◆ **What you will do**:
Where the word "after" appears in a line below, copy the whole line.

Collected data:
+--

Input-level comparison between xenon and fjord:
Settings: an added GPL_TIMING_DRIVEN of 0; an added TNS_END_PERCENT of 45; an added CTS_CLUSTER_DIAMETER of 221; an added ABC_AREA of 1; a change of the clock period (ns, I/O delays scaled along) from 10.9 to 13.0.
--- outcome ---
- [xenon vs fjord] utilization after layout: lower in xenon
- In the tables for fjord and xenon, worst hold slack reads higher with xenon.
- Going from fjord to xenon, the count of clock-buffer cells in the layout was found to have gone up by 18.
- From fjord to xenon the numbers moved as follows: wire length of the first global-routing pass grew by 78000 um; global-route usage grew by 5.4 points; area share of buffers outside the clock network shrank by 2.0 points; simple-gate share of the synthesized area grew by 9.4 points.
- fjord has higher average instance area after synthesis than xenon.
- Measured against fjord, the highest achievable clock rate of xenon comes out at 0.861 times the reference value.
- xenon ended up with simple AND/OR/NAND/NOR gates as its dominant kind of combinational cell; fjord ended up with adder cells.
[flow/run.sh]
#!/bin/bash
# the make line also repeats each setting of config.mk as NAME=value (left out here)
make -C /OpenROAD-flow-scripts/flow DESIGN_CONFIG=/design/flow/config.mk WORK_HOME=/design/flow/orfs CLKGATE_MAP_FILE= finish
[flow/config.mk]
export PLATFORM = sky130hd
export DESIGN_NAME = int_calc
export DESIGN_NICKNAME = int_calc
export VERILOG_FILES = /design/flow/design.v
export SDC_FILE = /design/flow/constraint.sdc
export NUM_CORES = 4
export LEC_CHECK = 0
export CAP_MARGIN = 30
export CORE_MARGIN = 9
export CORE_UTILIZATION = 66
export CTS_CLUSTER_DIAMETER = 368
export GPL_TIMING_DRIVEN = 0
export HOLD_SLACK_MARGIN = -0.05
export PLACE_DENSITY = 0.92
export SLEW_MARGIN = 20
[flow/constraint.sdc]
create_clock -name core_clock -period 21.9 [get_ports {clk}]
set_input_delay 4.3800 -clock core_clock [delete_from_list [all_inputs] [get_ports {clk}]]
set_output_delay 4.3800 -clock core_clock [all_outputs]
set_load 0.01 [all_outputs]
[flow/design.v]
`timescale 1ns / 1ps
module adder_1bit(a, b, ci, s, co);
	input wire a,b,ci;
	output wire s,co;
	and (c1,a,b), (c2,b,ci), (c3,a,ci);
	xor (s1,a,b), (s,s1,ci);
	or (co,c1,c2,c3);
endmodule
`timescale 1ns / 1ps
module adder_32bits(A, B, Ctr, S, Co,Cy);
	parameter size=32;
   input [size:1] A;
   input [size:1] B;
   input Ctr;
   output [size:1] S;
   output Co;
	output Cy;
	wire[size-1:1]  Ctemp;
	wire[size:1]    Bo;
	assign Bo={32{Ctr}}^B;
adder_1bit 	A1(.a(A[1]),.b(Bo[1]),.ci(Ctr),.s(S[1]),.co(Ctemp[1])),
		A2(A[2],Bo[2],Ctemp[1],S[2],Ctemp[2]),
		A3(A[3],Bo[3],Ctemp[2],S[3],Ctemp[3]),
		A4(A[4],Bo[4],Ctemp[3],S[4],Ctemp[4]),
		A5(A[5],Bo[5],Ctemp[4],S[5],Ctemp[5]),
		A6(A[6],Bo[6],Ctemp[5],S[6],Ctemp[6]),
		A7(A[7],Bo[7],Ctemp[6],S[7],Ctemp[7]),
		A8(A[8],Bo[8],Ctemp[7],S[8],Ctemp[8]),
		A9(A[9],Bo[9],Ctemp[8],S[9],Ctemp[9]),
		A10(A[10],Bo[10],Ctemp[9],S[10],Ctemp[10]),
		A11(A[11],Bo[11],Ctemp[10],S[11],Ctemp[11]),
		A12(A[12],Bo[12],Ctemp[11],S[12],Ctemp[12]),
		A13(A[13],Bo[13],Ctemp[12],S[13],Ctemp[13]),
		A14(A[14],Bo[14],Ctemp[13],S[14],Ctemp[14]),
		A15(A[15],Bo[15],Ctemp[14],S[15],Ctemp[15]),
		A16(A[16],Bo[16],Ctemp[15],S[16],Ctemp[16]),
		A17(A[17],Bo[17],Ctemp[16],S[17],Ctemp[17]),
		A18(A[18],Bo[18],Ctemp[17],S[18],Ctemp[18]),
		A19(A[19],Bo[19],Ctemp[18],S[19],Ctemp[19]),
		A20(A[20],Bo[20],Ctemp[19],S[20],Ctemp[20]),
		A21(A[21],Bo[21],Ctemp[20],S[21],Ctemp[21]),
		A22(A[22],Bo[22],Ctemp[21],S[22],Ctemp[22]),
		A23(A[23],Bo[23],Ctemp[22],S[23],Ctemp[23]),
		A24(A[24],Bo[24],Ctemp[23],S[24],Ctemp[24]),
		A25(A[25],Bo[25],Ctemp[24],S[25],Ctemp[25]),
		A26(A[26],Bo[26],Ctemp[25],S[26],Ctemp[26]),
		A27(A[27],Bo[27],Ctemp[26],S[27],Ctemp[27]),
		A28(A[28],Bo[28],Ctemp[27],S[28],Ctemp[28]),
		A29(A[29],Bo[29],Ctemp[28],S[29],Ctemp[29]),
		A30(A[30],Bo[30],Ctemp[29],S[30],Ctemp[30]),
		A31(A[31],Bo[31],Ctemp[30],S[31],Ctemp[31]),
		A32(A[32],Bo[32],Ctemp[31],S[32],Co);
		assign Cy=(!(A[32]^Bo[32]))*(A[32]^S[32]);
endmodule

+--

◆ **Written response**:
- [xenon vs fjord] utilization after layout: lower in xenon
- fjord has higher average instance area after synthesis than xenon.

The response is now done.